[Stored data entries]
***
[src/include/sdw_defines.vh]
// Constants for the mode register and write path of the separate-I/O DDR DRAM model.
// Assumes inclusion by bare name from design files under hdl/.
`ifndef SDW_DEFINES_VH
`define SDW_DEFINES_VH

// -----------------------------------------------------------------
// Mode register fields
// -----------------------------------------------------------------
`define SDW_MODE_W          18
`define SDW_MODE_RESET      18'h00000
`define SDW_CFG_LSB         0
`define SDW_CFG_MSB         2
`define SDW_BL_LSB          3
`define SDW_BL_MSB          4
`define SDW_MUX_BIT         5
`define SDW_DLL_BIT         7
`define SDW_IMP_BIT         8
`define SDW_TERM_BIT        9

// -----------------------------------------------------------------
// Encodings
// -----------------------------------------------------------------
`define SDW_CFG_ONE         3'h0
`define SDW_CFG_TWO         3'h1
`define SDW_CFG_THREE       3'h2
`define SDW_BL_TWO          2'h0
`define SDW_BL_FOUR         2'h1
`define SDW_BL_EIGHT        2'h2
`define SDW_RL_CFG1         4'h4
`define SDW_RL_CFG2         4'h6
`define SDW_RL_CFG3         4'h8

// -----------------------------------------------------------------
// Timing counts, in command clock cycles
// -----------------------------------------------------------------
`define SDW_DLL_LOCK_CYCLES 11'h400
`define SDW_MRSC_CYCLES     4'h6
`define SDW_CAL_PERIOD      16'h1000

`endif

[src/hdl/sdw_core.v]
// Mode register and masked write path of a separate-I/O DDR DRAM.
// Assumes commands synchronous to clk_i; write data clock sampled by clk_i.
`include "sdw_defines.vh"
`default_nettype none

module sdw_core #(
  parameter DW     = 18,
  parameter AW     = 20,
  parameter FDEPTH = 16,
  parameter CAL_PERIOD = `SDW_CAL_PERIOD
) (
  input  wire           clk_i,
  input  wire           rstn_i,
  input  wire           cs_n_i,
  input  wire           we_n_i,
  input  wire           ref_n_i,
  input  wire [AW-1:0]  addr_i,
  input  wire [2:0]     bank_i,
  input  wire           write_data_clock_i,
  input  wire [DW-1:0]  wdata_i,
  input  wire           write_mask_i,
  input  wire           read_burst_active_i,
  output reg  [`SDW_MODE_W-1:0] mode_o,
  output reg            mode_valid_o,
  output reg  [3:0]     read_latency_cycles_o,
  output reg  [3:0]     write_latency_cycles_o,
  output reg  [3:0]     burst_length_setting_o,
  output reg            dll_locked_o,
  output reg            mode_set_recovery_o,
  output reg            impedance_ext_o,
  output reg            impedance_cal_o,
  output reg            term_read_o,
  output reg            term_input_o,
  output reg            refresh_o,
  output reg  [2:0]     refresh_bank_o,
  output reg            read_cmd_o,
  output reg  [2:0]     read_bank_o,
  output reg  [AW-1:0]  read_addr_o,
  output reg            wr_overflow_o,
  output wire [DW+AW+2:0] store_data_o,
  output wire           store_valid_o,
  input  wire           store_ready_i
);

  // -----------------------------------------------------------------
  // Decoding helpers
  // -----------------------------------------------------------------
  function [3:0] rl_of;
    input [2:0] cfg;
    begin
      case (cfg)
        `SDW_CFG_ONE:   rl_of = `SDW_RL_CFG1;
        `SDW_CFG_TWO:   rl_of = `SDW_RL_CFG2;
        `SDW_CFG_THREE: rl_of = `SDW_RL_CFG3;
        default:        rl_of = `SDW_RL_CFG1;
      endcase
    end
  endfunction

  function [3:0] bl_of;
    input [1:0] sel;
    begin
      case (sel)
        `SDW_BL_TWO:   bl_of = 4'h2;
        `SDW_BL_FOUR:  bl_of = 4'h4;
        `SDW_BL_EIGHT: bl_of = 4'h8;
        default:       bl_of = 4'h2;
      endcase
    end
  endfunction

  // Keeps only the address bits that carry meaning for the burst length
  function [AW-1:0] addr_mask;
    input [AW-1:0] a;
    input [3:0]    bl;
    begin
      case (bl)
        4'h2:    addr_mask = a;
        4'h4:    addr_mask = {1'b0, a[AW-2:0]};
        default: addr_mask = {2'b00, a[AW-3:0]};
      endcase
    end
  endfunction

  localparam CMD_NONE  = 2'h0;
  localparam CMD_MODE  = 2'h1;
  localparam CMD_READ  = 2'h2;
  localparam CMD_WRITE = 2'h3;

  // -----------------------------------------------------------------
  // Command decode and multiplexed address assembly
  // -----------------------------------------------------------------
  reg [1:0]    cmd;
  wire         mux_mode = mode_valid_o & mode_o[`SDW_MUX_BIT];
  reg          pend_ff;
  reg [1:0]    pend_cmd_ff;
  reg [10:0]   pend_lo_ff;
  reg [2:0]    pend_bank_ff;
  reg          done;
  reg [1:0]    done_cmd;
  reg [AW-1:0] done_addr;
  reg [2:0]    done_bank;

  always @* begin
    cmd = CMD_NONE;
    if (!cs_n_i && !pend_ff) begin
      if (!we_n_i && !ref_n_i) cmd = CMD_MODE;
      else if (!we_n_i)        cmd = CMD_WRITE;
      else if (ref_n_i)        cmd = CMD_READ;
    end
  end

  always @* begin
    done      = 1'b0;
    done_cmd  = CMD_NONE;
    done_addr = {AW{1'b0}};
    done_bank = 3'h0;
    if (pend_ff) begin
      done      = 1'b1;
      done_cmd  = pend_cmd_ff;
      done_addr = {addr_i[AW-12:0], pend_lo_ff};
      done_bank = pend_bank_ff;
    end else if (!mux_mode && cmd != CMD_NONE) begin
      done      = 1'b1;
      done_cmd  = cmd;
      done_addr = addr_i;
      done_bank = bank_i;
    end
  end

  always @(posedge clk_i or negedge rstn_i) begin
    if (!rstn_i) begin
      pend_ff      <= 1'b0;
      pend_cmd_ff  <= CMD_NONE;
      pend_lo_ff   <= 11'h000;
      pend_bank_ff <= 3'h0;
    end else begin
      // Second edge follows only in multiplexed mode; commands there thus take two clocks
      pend_ff <= mux_mode && cmd != CMD_NONE;
      if (cmd != CMD_NONE) begin
        pend_cmd_ff  <= cmd;
        pend_lo_ff   <= addr_i[10:0];
        pend_bank_ff <= bank_i;
      end
    end
  end

  // -----------------------------------------------------------------
  // Mode register and derived settings
  // -----------------------------------------------------------------
  wire mode_hit = done && done_cmd == CMD_MODE;
  reg  [10:0] dll_cnt_ff;
  reg  [3:0]  mrsc_cnt_ff;
  reg  [15:0] cal_cnt_ff;
  wire [3:0]  nxt_rl = rl_of(done_addr[`SDW_CFG_MSB:`SDW_CFG_LSB]);

  always @(posedge clk_i or negedge rstn_i) begin
    if (!rstn_i) begin
      mode_o                 <= `SDW_MODE_RESET;
      mode_valid_o           <= 1'b0;
      read_latency_cycles_o  <= `SDW_RL_CFG1;
      write_latency_cycles_o <= `SDW_RL_CFG1 + 4'h1;
      burst_length_setting_o <= 4'h2;
    end else if (mode_hit) begin
      // Bits 10..17 are expected low; stored as given
      mode_o                 <= done_addr[`SDW_MODE_W-1:0];
      mode_valid_o           <= 1'b1;
      read_latency_cycles_o  <= nxt_rl;
      write_latency_cycles_o <= nxt_rl + 4'h1;
      // Old data is not rebased when the burst length changes
      burst_length_setting_o <= bl_of(done_addr[`SDW_BL_MSB:`SDW_BL_LSB]);
    end
  end

  always @(posedge clk_i or negedge rstn_i) begin
    if (!rstn_i) begin
      dll_cnt_ff          <= 11'h000;
      dll_locked_o        <= 1'b0;
      mrsc_cnt_ff         <= 4'h0;
      mode_set_recovery_o <= 1'b0;
      cal_cnt_ff          <= 16'h0000;
      impedance_cal_o     <= 1'b0;
      impedance_ext_o     <= 1'b0;
      term_read_o         <= 1'b0;
      term_input_o        <= 1'b0;
    end else begin
      // Clearing the enable bit restarts the lock wait
      if (!mode_o[`SDW_DLL_BIT] || !mode_valid_o) begin
        dll_cnt_ff   <= 11'h000;
        dll_locked_o <= 1'b0;
      end else if (dll_cnt_ff != `SDW_DLL_LOCK_CYCLES) begin
        dll_cnt_ff   <= dll_cnt_ff + 11'h001;
        dll_locked_o <= (dll_cnt_ff == `SDW_DLL_LOCK_CYCLES - 11'h001);
      end
      if (mode_hit) begin
        mrsc_cnt_ff         <= `SDW_MRSC_CYCLES;
        mode_set_recovery_o <= 1'b1;
      end else if (mrsc_cnt_ff != 4'h0) begin
        mrsc_cnt_ff         <= mrsc_cnt_ff - 4'h1;
        mode_set_recovery_o <= (mrsc_cnt_ff != 4'h1);
      end
      // Recalibration runs in the background and never stalls commands
      impedance_ext_o <= mode_o[`SDW_IMP_BIT];
      if (cal_cnt_ff == CAL_PERIOD[15:0] - 16'h0001) begin
        cal_cnt_ff      <= 16'h0000;
        impedance_cal_o <= mode_valid_o;
      end else begin
        cal_cnt_ff      <= cal_cnt_ff + 16'h0001;
        impedance_cal_o <= 1'b0;
      end
      term_input_o <= mode_valid_o & mode_o[`SDW_TERM_BIT];
      term_read_o  <= mode_valid_o & mode_o[`SDW_TERM_BIT] & ~read_burst_active_i;
    end
  end

  // -----------------------------------------------------------------
  // Refresh and read notification
  // -----------------------------------------------------------------
  always @(posedge clk_i or negedge rstn_i) begin
    if (!rstn_i) begin
      refresh_o      <= 1'b0;
      refresh_bank_o <= 3'h0;
      read_cmd_o     <= 1'b0;
      read_bank_o    <= 3'h0;
      read_addr_o    <= {AW{1'b0}};
    end else begin
      // Refresh is single-edge even in multiplexed mode
      refresh_o      <= !cs_n_i && we_n_i && !ref_n_i && !pend_ff;
      refresh_bank_o <= bank_i;
      read_cmd_o     <= done && done_cmd == CMD_READ && mode_valid_o;
      read_bank_o    <= done_bank;
      read_addr_o    <= addr_mask(done_addr, burst_length_setting_o);
    end
  end

  // -----------------------------------------------------------------
  // Write latency pipeline and address queue
  // -----------------------------------------------------------------
  // Latency counts from the first command edge, so the pipe is fed there
  wire         wr_first = mode_valid_o && cmd == CMD_WRITE;
  wire         wr_done  = mode_valid_o && done && done_cmd == CMD_WRITE;
  reg  [15:0]  wpipe_ff;
  reg  [AW+2:0] aq_ff [0:3];
  reg  [1:0]   aq_wr_ff;
  reg  [1:0]   aq_rd_ff;
  wire         win_start = wpipe_ff[write_latency_cycles_o - 4'h2];

  always @(posedge clk_i or negedge rstn_i) begin
    if (!rstn_i) begin
      wpipe_ff <= 16'h0000;
    end else begin
      wpipe_ff <= {wpipe_ff[14:0], wr_first};
    end
  end

  genvar g;
  generate
    for (g = 0; g < 4; g = g + 1) begin : g_aq
      always @(posedge clk_i or negedge rstn_i) begin
        if (!rstn_i) begin
          aq_ff[g] <= {(AW+3){1'b0}};
        end else if (wr_done && aq_wr_ff == g) begin
          aq_ff[g] <= {done_bank, addr_mask(done_addr, burst_length_setting_o)};
        end
      end
    end
  endgenerate

  // -----------------------------------------------------------------
  // Data clock synchronisers and beat capture
  // -----------------------------------------------------------------
  reg          dk_s1_ff;
  reg          dk_s2_ff;
  reg          dk_s3_ff;
  reg [DW:0]   d_s1_ff;
  reg [DW:0]   d_s2_ff;
  wire         dk_rise = dk_s2_ff & ~dk_s3_ff;
  wire         dk_edge = dk_s2_ff ^ dk_s3_ff;

  always @(posedge clk_i or negedge rstn_i) begin
    if (!rstn_i) begin
      dk_s1_ff <= 1'b0;
      dk_s2_ff <= 1'b0;
      dk_s3_ff <= 1'b0;
      d_s1_ff  <= {(DW+1){1'b0}};
      d_s2_ff  <= {(DW+1){1'b0}};
    end else begin
      dk_s1_ff <= write_data_clock_i;
      dk_s2_ff <= dk_s1_ff;
      dk_s3_ff <= dk_s2_ff;
      d_s1_ff  <= {write_mask_i, wdata_i};
      d_s2_ff  <= d_s1_ff;
    end
  end

  localparam CAP_IDLE = 2'h0;
  localparam CAP_WAIT = 2'h1;
  localparam CAP_RUN  = 2'h2;

  reg  [1:0]     cap_ff;
  reg  [1:0]     nxt_cap;
  reg  [3:0]     beat_ff;
  reg  [AW+2:0]  cur_ff;
  wire           beat_take = (cap_ff == CAP_WAIT && dk_rise) || (cap_ff == CAP_RUN && dk_edge);
  wire [3:0]     beat_idx  = (cap_ff == CAP_WAIT) ? 4'h0 : beat_ff;
  wire           fifo_ready;
  // Masked beats never enter the store queue
  wire           fifo_push = beat_take & ~d_s2_ff[DW];
  wire [AW-1:0]  beat_addr = cur_ff[AW-1:0] + {{(AW-4){1'b0}}, beat_idx};

  always @* begin
    nxt_cap = cap_ff;
    case (cap_ff)
      CAP_IDLE: if (win_start) nxt_cap = CAP_WAIT;
      CAP_WAIT: if (dk_rise) nxt_cap = (burst_length_setting_o == 4'h1) ? CAP_IDLE : CAP_RUN;
      CAP_RUN:  if (dk_edge && beat_ff == burst_length_setting_o - 4'h1) nxt_cap = CAP_IDLE;
      default:  nxt_cap = CAP_IDLE;
    endcase
  end

  always @(posedge clk_i or negedge rstn_i) begin
    if (!rstn_i) begin
      cap_ff        <= CAP_IDLE;
      beat_ff       <= 4'h0;
      cur_ff        <= {(AW+3){1'b0}};
      aq_wr_ff      <= 2'h0;
      aq_rd_ff      <= 2'h0;
      wr_overflow_o <= 1'b0;
    end else begin
      cap_ff <= nxt_cap;
      if (wr_done) begin
        aq_wr_ff <= aq_wr_ff + 2'h1;
      end
      if (cap_ff == CAP_IDLE && win_start) begin
        cur_ff   <= aq_ff[aq_rd_ff];
        aq_rd_ff <= aq_rd_ff + 2'h1;
      end
      if (beat_take) begin
        beat_ff <= beat_idx + 4'h1;
      end else if (cap_ff == CAP_IDLE) begin
        beat_ff <= 4'h0;
      end
      // A full queue cannot stall the controller, so the loss is flagged
      if (fifo_push && !fifo_ready) begin
        wr_overflow_o <= 1'b1;
      end
    end
  end

  sdw_fifo #(
    .WIDTH (DW + AW + 3),
    .DEPTH (FDEPTH),
    .AW    (4)
  ) u_fifo (
    .clk_i       (clk_i),
    .rstn_i      (rstn_i),
    .in_data_i   ({cur_ff[AW+2:AW], beat_addr, d_s2_ff[DW-1:0]}),
    .in_valid_i  (fifo_push),
    .in_ready_o  (fifo_ready),
    .out_data_o  (store_data_o),
    .out_valid_o (store_valid_o),
    .out_ready_i (store_ready_i)
  );

endmodule // sdw_core

`default_nettype wire

[src/hdl/sdw_fifo.v]
// Synchronous FIFO with valid/ready on both sides.
// Assumes one clock and an active-low asynchronous reset.
`default_nettype none

module sdw_fifo #(
  parameter WIDTH = 44,
  parameter DEPTH = 16,
  parameter AW    = 4
) (
  input  wire             clk_i,
  input  wire             rstn_i,
  input  wire [WIDTH-1:0] in_data_i,
  input  wire             in_valid_i,
  output wire             in_ready_o,
  output wire [WIDTH-1:0] out_data_o,
  output wire             out_valid_o,
  input  wire             out_ready_i
);

  reg [WIDTH-1:0] mem_ff [0:DEPTH-1];
  reg [AW-1:0]    wr_ff;
  reg [AW-1:0]    rd_ff;
  reg [AW:0]      cnt_ff;
  wire            push;
  wire            pop;
  integer         i;

  assign in_ready_o  = (cnt_ff != DEPTH[AW:0]);
  assign out_valid_o = (cnt_ff != {(AW+1){1'b0}});
  assign out_data_o  = mem_ff[rd_ff];
  assign push        = in_valid_i & in_ready_o;
  assign pop         = out_valid_o & out_ready_i;

  always @(posedge clk_i or negedge rstn_i) begin
    if (!rstn_i) begin
      wr_ff  <= {AW{1'b0}};
      rd_ff  <= {AW{1'b0}};
      cnt_ff <= {(AW+1){1'b0}};
      for (i = 0; i < DEPTH; i = i + 1) begin
        mem_ff[i] <= {WIDTH{1'b0}};
      end
    end else begin
      if (push) begin
        mem_ff[wr_ff] <= in_data_i;
        wr_ff         <= wr_ff + 1'b1;
      end
      if (pop) begin
        rd_ff <= rd_ff + 1'b1;
      end
      if (push && !pop) begin
        cnt_ff <= cnt_ff + 1'b1;
      end else if (pop && !push) begin
        cnt_ff <= cnt_ff - 1'b1;
      end
    end
  end

endmodule // sdw_fifo

`default_nettype wire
***
Your task :: Only the lines above that include the word "path" belong in the answer; copy each one.

Solution to the problem ::
// Constants for the mode register and write path of the separate-I/O DDR DRAM model.
// Mode register and masked write path of a separate-I/O DDR DRAM.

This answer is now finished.